|
![]()
|
35 ans de lutte pour la democratie et la coexistence pacifique en Colombie
Ils ont stimulé et développé la politique criminelle de < l’ennemi de l’intérieur> qui laisse les mains libres aux Forces Armées pour avancer la sale guerre en faisant disparaître, en assassinant, en torturant, et maltraitant tous ceux qui manifestent leur opposition au régime.
Sous le prétexte d’en finir avec le communisme, ils ont semé la terreur d’état dans la société Colombienne, parfois revêtus de l’uniforme militaire, d’autre fois vêtus en civil sous la dénomination de sbires, autodéfenses, paramilitaires, mouchards ou simplement d’espions. Tous ont des sauf-conduits et des permis pour assassiner, ils ont servi d’appareil destructeur contre le mouvement populaire ses dirigeants politiques. Jamais ils n’ont cessé, au cours de la vie dite républicaine de notre nation, d’utiliser le crime politique comme forme naturelle d’exercice du pouvoir. A travers de l’histoire politique de notre pays, les autorités Colombiennes ont été élues par des minorités. C’est l’abstention qui a largement gagné les élections. Les élus ont peut être rempli les exigences légales, mais, dans leur grande majorité manquent de légitimité.

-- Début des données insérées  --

**src/rtl/lsbd_pkg.sv**
```systemverilog
// Package for the lidar scan boundary detector.
// Holds the payload structs, configuration codes and fixed constants.
// No dependencies.
package lsbd_pkg;

    localparam int unsigned FULL_TURN      = 36000;
    localparam int unsigned CFG_DATA_W     = 16;
    localparam int unsigned AZ_OFFSET_W    = 11;
    localparam int unsigned ANGLE_W        = 16;
    localparam int unsigned LEN_W          = 12;
    localparam int unsigned OUT_COUNT_W    = 12;

    localparam logic [AZ_OFFSET_W-1:0] AZ_OFFSET_RST   = 11'd2;
    localparam logic [ANGLE_W-1:0]     START_ANGLE_RST = 16'd0;
    localparam logic [LEN_W-1:0]       LEN_A_RST       = 12'd1262;
    localparam logic [LEN_W-1:0]       LEN_B_RST       = 12'd1266;

    typedef enum logic [1:0] {
        CFG_AZ_OFFSET   = 2'd0,
        CFG_START_ANGLE = 2'd1,
        CFG_LEN_A       = 2'd2,
        CFG_LEN_B       = 2'd3
    } t_cfg_idx;

    typedef struct packed {
        logic [AZ_OFFSET_W-1:0] azimuth_offset;
        logic [ANGLE_W-1:0]     start_angle;     // already reduced mod FULL_TURN
        logic [LEN_W-1:0]       valid_length_a;
        logic [LEN_W-1:0]       valid_length_b;
    } t_cfg;

    typedef struct packed {
        logic [7:0] data_byte;
        logic       is_lidar;
        logic       last_byte;
    } t_in_item;

    typedef struct packed {
        logic                   packet_accepted;
        logic [ANGLE_W-1:0]     phase;
        logic                   scan_end;
        logic [OUT_COUNT_W-1:0] packets_in_scan;
        logic [LEN_W-1:0]       packet_length;
    } t_out_item;

    // Packet record handed from front to back.
    typedef struct packed {
        logic               accepted;
        logic [ANGLE_W-1:0] azimuth;
        logic [LEN_W-1:0]   length;
    } t_pkt_rec;

endpackage

```
**src/rtl/lsbd_fifo.sv**
```systemverilog
// Small register FIFO, combinational read of the head entry.
// Standalone; no package dependency.
module lsbd_fifo #(
    parameter int WIDTH = 8,
    parameter int DEPTH = 2
) (
    input  logic             i_clk,
    input  logic             i_rst_n,
    input  logic             i_push,
    input  logic [WIDTH-1:0] i_data,
    output logic             o_full,
    input  logic             i_pop,
    output logic [WIDTH-1:0] o_data,
    output logic             o_empty
);
    localparam int AW = (DEPTH > 1) ? $clog2(DEPTH) : 1;
    localparam int CW = $clog2(DEPTH + 1);

    logic [WIDTH-1:0] r_mem [DEPTH];
    logic [AW-1:0]    r_wr_ptr, n_wr_ptr;
    logic [AW-1:0]    r_rd_ptr, n_rd_ptr;
    logic [CW-1:0]    r_count,  n_count;
    logic             do_push, do_pop;

    assign o_full  = (r_count == CW'(DEPTH));
    assign o_empty = (r_count == '0);
    assign o_data  = r_mem[r_rd_ptr];
    assign do_push = i_push && !o_full;
    assign do_pop  = i_pop && !o_empty;

    always_comb begin
        n_wr_ptr = r_wr_ptr;
        n_rd_ptr = r_rd_ptr;
        n_count  = r_count;
        if (do_push) begin
            n_wr_ptr = (r_wr_ptr == AW'(DEPTH - 1)) ? '0 : r_wr_ptr + 1'b1;
        end
        if (do_pop) begin
            n_rd_ptr = (r_rd_ptr == AW'(DEPTH - 1)) ? '0 : r_rd_ptr + 1'b1;
        end
        if (do_push && !do_pop) begin
            n_count = r_count + 1'b1;
        end else if (do_pop && !do_push) begin
            n_count = r_count - 1'b1;
        end
    end

    always_ff @(posedge i_clk) begin
        if (!i_rst_n) begin
            r_wr_ptr <= '0;
            r_rd_ptr <= '0;
            r_count  <= '0;
        end else begin
            r_wr_ptr <= n_wr_ptr;
            r_rd_ptr <= n_rd_ptr;
            r_count  <= n_count;
        end
    end

    always_ff @(posedge i_clk) begin
        if (do_push) begin
            r_mem[r_wr_ptr] <= i_data;
        end
    end

endmodule

```
**src/rtl/lsbd_front.sv**
```systemverilog
// Front end: counts packet bytes, captures azimuth, qualifies the packet.
// Uses lsbd_pkg; emits one t_pkt_rec per final byte.
module lsbd_front #(
    parameter int MAX_PACKET_BYTES = 2048
) (
    input  logic              i_clk,
    input  logic              i_rst_n,
    input  lsbd_pkg::t_cfg    i_cfg,
    input  logic              i_push,
    input  lsbd_pkg::t_in_item i_in,
    input  logic              i_stall,
    output logic              o_rec_push,
    output lsbd_pkg::t_pkt_rec o_rec
);
    import lsbd_pkg::*;

    localparam int BCW  = $clog2(MAX_PACKET_BYTES + 2);
    localparam int CMPW = (BCW > LEN_W) ? BCW : LEN_W;
    localparam logic [CMPW-1:0] MAX_B = CMPW'(MAX_PACKET_BYTES);

    logic [BCW-1:0]  r_byte_cnt, n_byte_cnt;
    logic [7:0]      r_az_lo, n_az_lo;
    logic [7:0]      r_az_hi, n_az_hi;
    logic            take;
    logic [CMPW-1:0] idx, len, off_lo, off_hi;
    logic            len_ok;

    assign take   = i_push && !i_stall;
    assign idx    = CMPW'(r_byte_cnt);
    assign off_lo = CMPW'(i_cfg.azimuth_offset);
    assign off_hi = CMPW'(i_cfg.azimuth_offset) + 1'b1;

    always_comb begin
        n_az_lo = r_az_lo;
        n_az_hi = r_az_hi;
        if (idx < MAX_B) begin
            if (idx == off_lo) n_az_lo = i_in.data_byte;
            if (idx == off_hi) n_az_hi = i_in.data_byte;
        end
        // counter parks at MAX+1 for oversized packets
        len    = (idx <= MAX_B) ? idx + 1'b1 : idx;
        len_ok = (len <= MAX_B) &&
                 ((len == CMPW'(i_cfg.valid_length_a)) ||
                  (len == CMPW'(i_cfg.valid_length_b)));
        n_byte_cnt = BCW'(len);

        o_rec_push     = take && i_in.last_byte;
        o_rec.accepted = i_in.is_lidar && len_ok;
        o_rec.azimuth  = {n_az_hi, n_az_lo};
        o_rec.length   = LEN_W'((len > MAX_B) ? MAX_B : len);
    end

    always_ff @(posedge i_clk) begin
        if (!i_rst_n) begin
            r_byte_cnt <= '0;
            r_az_lo    <= '0;
            r_az_hi    <= '0;
        end else if (take) begin
            if (i_in.last_byte) begin
                r_byte_cnt <= '0;
                r_az_lo    <= '0;
                r_az_hi    <= '0;
            end else begin
                r_byte_cnt <= n_byte_cnt;
                r_az_lo    <= n_az_lo;
                r_az_hi    <= n_az_hi;
            end
        end
    end

endmodule

```
**src/rtl/lsbd_back.sv**
```systemverilog
// Back end: phase computation and scan tracking per packet record.
// Uses lsbd_pkg; consumes t_pkt_rec, produces t_out_item.
module lsbd_back #(
    parameter int COUNT_WIDTH = 12
) (
    input  logic               i_clk,
    input  logic               i_rst_n,
    input  logic [lsbd_pkg::ANGLE_W-1:0] i_start_angle,
    input  logic               i_rec_valid,
    input  lsbd_pkg::t_pkt_rec i_rec,
    output logic               o_rec_pop,
    input  logic               i_out_full,
    output logic               o_out_push,
    output lsbd_pkg::t_out_item o_out
);
    import lsbd_pkg::*;

    localparam logic [ANGLE_W:0] TURN = (ANGLE_W + 1)'(FULL_TURN);

    logic [ANGLE_W-1:0]     r_prev_phase;
    logic [COUNT_WIDTH-1:0] r_scan_cnt;
    logic [ANGLE_W:0]       az_red, diff;
    logic [ANGLE_W-1:0]     phase;
    logic [COUNT_WIDTH-1:0] cnt_inc;
    logic                   closes, fire;

    assign fire       = i_rec_valid && !i_out_full;
    assign o_rec_pop  = fire;
    assign o_out_push = fire;

    always_comb begin
        az_red  = ({1'b0, i_rec.azimuth} >= TURN) ? {1'b0, i_rec.azimuth} - TURN
                                                  : {1'b0, i_rec.azimuth};
        diff    = az_red - {1'b0, i_start_angle};
        phase   = diff[ANGLE_W] ? ANGLE_W'(diff + TURN) : diff[ANGLE_W-1:0];
        cnt_inc = (r_scan_cnt != '1) ? r_scan_cnt + 1'b1 : r_scan_cnt;
        closes  = phase < r_prev_phase;

        o_out.packet_accepted = i_rec.accepted;
        o_out.packet_length   = i_rec.length;
        if (i_rec.accepted) begin
            o_out.phase           = phase;
            o_out.scan_end        = closes;
            o_out.packets_in_scan = OUT_COUNT_W'(cnt_inc);
        end else begin
            o_out.phase           = '0;
            o_out.scan_end        = 1'b0;
            o_out.packets_in_scan = '0;
        end
    end

    always_ff @(posedge i_clk) begin
        if (!i_rst_n) begin
            r_prev_phase <= '0;
            r_scan_cnt   <= '0;
        end else if (fire && i_rec.accepted) begin
            if (closes) begin
                r_prev_phase <= '0;
                r_scan_cnt   <= '0;
            end else begin
                r_prev_phase <= phase;
                r_scan_cnt   <= cnt_inc;
            end
        end
    end

endmodule

```
**src/rtl/lidar_scan_boundary_detector.sv**
```systemverilog
// Lidar scan boundary detector, top level. Uses lsbd_pkg, lsbd_front, lsbd_back, lsbd_fifo.
// Throughput: one byte per cycle sustained; full rises only when both queues back up.
// A packet's record is registered in the packet queue, its result word in the result queue.
// Reset (sync, active low): registers to defaults, byte count, azimuth, scan state cleared,
// both queues empty.
module lidar_scan_boundary_detector #(
    parameter int MAX_PACKET_BYTES = 2048,
    parameter int COUNT_WIDTH      = 12
) (
    input  logic                i_clk,
    input  logic                i_rst_n,
    // byte stream in
    input  logic                i_push,
    input  lsbd_pkg::t_in_item  i_in,
    output logic                o_full,
    // per-packet result words out
    input  logic                i_pop,
    output lsbd_pkg::t_out_item o_out,
    output logic                o_empty,
    // config writes
    input  logic                i_cfg_we,
    input  lsbd_pkg::t_cfg_idx  i_cfg_index,
    input  logic [lsbd_pkg::CFG_DATA_W-1:0] i_cfg_data
);
    import lsbd_pkg::*;

    localparam int REC_W = $bits(t_pkt_rec);
    localparam int OUT_W = $bits(t_out_item);

    t_cfg      r_cfg;
    logic      rec_push, rec_full, rec_pop, rec_empty;
    t_pkt_rec  rec_in, rec_out;
    logic      out_push, out_full;
    t_out_item out_word;
    logic [REC_W-1:0] rec_raw;
    logic [OUT_W-1:0] out_raw;

    // Config registers. Scan start angle is reduced mod a full turn on the write,
    // so the back end only ever subtracts an in-range angle.
    always_ff @(posedge i_clk) begin
        if (!i_rst_n) begin
            r_cfg.azimuth_offset <= AZ_OFFSET_RST;
            r_cfg.start_angle    <= START_ANGLE_RST;
            r_cfg.valid_length_a <= LEN_A_RST;
            r_cfg.valid_length_b <= LEN_B_RST;
        end else if (i_cfg_we) begin
            unique case (i_cfg_index)
                CFG_AZ_OFFSET:   r_cfg.azimuth_offset <= i_cfg_data[AZ_OFFSET_W-1:0];
                CFG_START_ANGLE: r_cfg.start_angle <=
                    (i_cfg_data >= ANGLE_W'(FULL_TURN)) ? i_cfg_data - ANGLE_W'(FULL_TURN)
                                                        : i_cfg_data;
                CFG_LEN_A:       r_cfg.valid_length_a <= i_cfg_data[LEN_W-1:0];
                CFG_LEN_B:       r_cfg.valid_length_b <= i_cfg_data[LEN_W-1:0];
            endcase
        end
    end

    // Input stalls whenever the packet queue is full (conservative: also on
    // non-final bytes), keeping the front free of a second hold path.
    assign o_full = rec_full;

    lsbd_front #(
        .MAX_PACKET_BYTES(MAX_PACKET_BYTES)
    ) u_front (
        .i_clk      (i_clk),
        .i_rst_n    (i_rst_n),
        .i_cfg      (r_cfg),
        .i_push     (i_push),
        .i_in       (i_in),
        .i_stall    (rec_full),
        .o_rec_push (rec_push),
        .o_rec      (rec_in)
    );

    // Front-to-back packet queue.
    lsbd_fifo #(
        .WIDTH(REC_W),
        .DEPTH(2)
    ) u_rec_q (
        .i_clk   (i_clk),
        .i_rst_n (i_rst_n),
        .i_push  (rec_push),
        .i_data  (rec_in),
        .o_full  (rec_full),
        .i_pop   (rec_pop),
        .o_data  (rec_raw),
        .o_empty (rec_empty)
    );
    assign rec_out = t_pkt_rec'(rec_raw);

    lsbd_back #(
        .COUNT_WIDTH(COUNT_WIDTH)
    ) u_back (
        .i_clk         (i_clk),
        .i_rst_n       (i_rst_n),
        .i_start_angle (r_cfg.start_angle),
        .i_rec_valid   (!rec_empty),
        .i_rec         (rec_out),
        .o_rec_pop     (rec_pop),
        .i_out_full    (out_full),
        .o_out_push    (out_push),
        .o_out         (out_word)
    );

    // Result queue: decouples the back end from the consumer.
    lsbd_fifo #(
        .WIDTH(OUT_W),
        .DEPTH(2)
    ) u_out_q (
        .i_clk   (i_clk),
        .i_rst_n (i_rst_n),
        .i_push  (out_push),
        .i_data  (out_word),
        .o_full  (out_full),
        .i_pop   (i_pop),
        .o_data  (out_raw),
        .o_empty (o_empty)
    );
    assign o_out = t_out_item'(out_raw);

endmodule

```
$ cat src/rtl/npt_pkg.sv
`timescale 1ns / 1ps

package npt_pkg;

	localparam logic CMD_INSERT = 1'b0;
	localparam logic CMD_QUERY  = 1'b1;

	localparam int STATUS_BITS = 2;
	localparam logic [STATUS_BITS-1:0] STATUS_OK    = 2'd0;
	localparam logic [STATUS_BITS-1:0] STATUS_FULL  = 2'd1;
	localparam logic [STATUS_BITS-1:0] STATUS_EMPTY = 2'd2;

	typedef enum logic [1:0] {
		ST_IDLE,
		ST_SCAN,
		ST_DRAIN,
		ST_EMIT
	} npt_state_t;

	// controller -> datapath
	typedef struct packed {
		logic accept;
		logic scan_step;
		logic load_out;
	} npt_cmd_t;

	// datapath -> controller
	typedef struct packed {
		logic empty;
		logic scan_last;
		logic pipe_busy;
	} npt_stat_t;

endpackage

$ cat src/rtl/npt_ctrl.sv
`timescale 1ns / 1ps

module npt_ctrl (
	input  logic                clk,
	input  logic                arst_n,
	input  logic                in_valid,
	input  logic                in_cmd,
	output logic                in_ready,
	output logic                out_valid,
	input  logic                out_ready,
	input  npt_pkg::npt_stat_t  stat,
	output npt_pkg::npt_cmd_t   cmd
);
	import npt_pkg::*;

	npt_state_t state_q;
	npt_state_t state_next;
	logic       out_valid_q;

	always_comb begin
		in_ready      = (state_q == ST_IDLE);
		cmd.accept    = (state_q == ST_IDLE) && in_valid;
		cmd.scan_step = (state_q == ST_SCAN);
		cmd.load_out  = (state_q == ST_EMIT) && (!out_valid_q || out_ready);
	end

	always_comb begin
		state_next = state_q;
		unique case (state_q)
			ST_IDLE: begin
				if (in_valid) begin
					if (in_cmd == CMD_QUERY && !stat.empty)
						state_next = ST_SCAN;
					else
						state_next = ST_EMIT;
				end
			end
			ST_SCAN: begin
				if (stat.scan_last)
					state_next = ST_DRAIN;
			end
			ST_DRAIN: begin
				if (!stat.pipe_busy)
					state_next = ST_EMIT;
			end
			ST_EMIT: begin
				if (!out_valid_q || out_ready)
					state_next = ST_IDLE;
			end
			default: state_next = ST_IDLE;
		endcase
	end

	always_ff @(posedge clk or negedge arst_n) begin
		if (!arst_n) begin
			state_q <= ST_IDLE;
		end else begin
			state_q <= state_next;
		end
	end

	always_ff @(posedge clk or negedge arst_n) begin
		if (!arst_n) begin
			out_valid_q <= 1'b0;
		end else if (cmd.load_out) begin
			out_valid_q <= 1'b1;
		end else if (out_ready) begin
			out_valid_q <= 1'b0;
		end
	end

	assign out_valid = out_valid_q;

endmodule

Les manoeuvres dirigées par les gouvernements, en payant des votes en argent ou en faveurs, les mensonges officiels des grands moyens de communication, leur manipulation des résulta finaux, avec le vote organisé des policiers par le général Serrano, celui des soldats déguisés en civil ; pas plus que l’activité éhontée des paramilitaires qui obligeaient à voter ou placer les urnes dans d’autres régions, le vote des enfants et des mineurs et le ramassage de votes maison par maison. Tout cela, ajouté aux tromperies honteux, à la corruption de toujours et à la violence accrue de la force publique. Sur le mur d’honneur de l’école des Amériques, figurent les noms des généraux Colombiens retraités : Faruk Yanine DIAZ et Harol BEDOYA PIZARRO Paris 01 07 1999.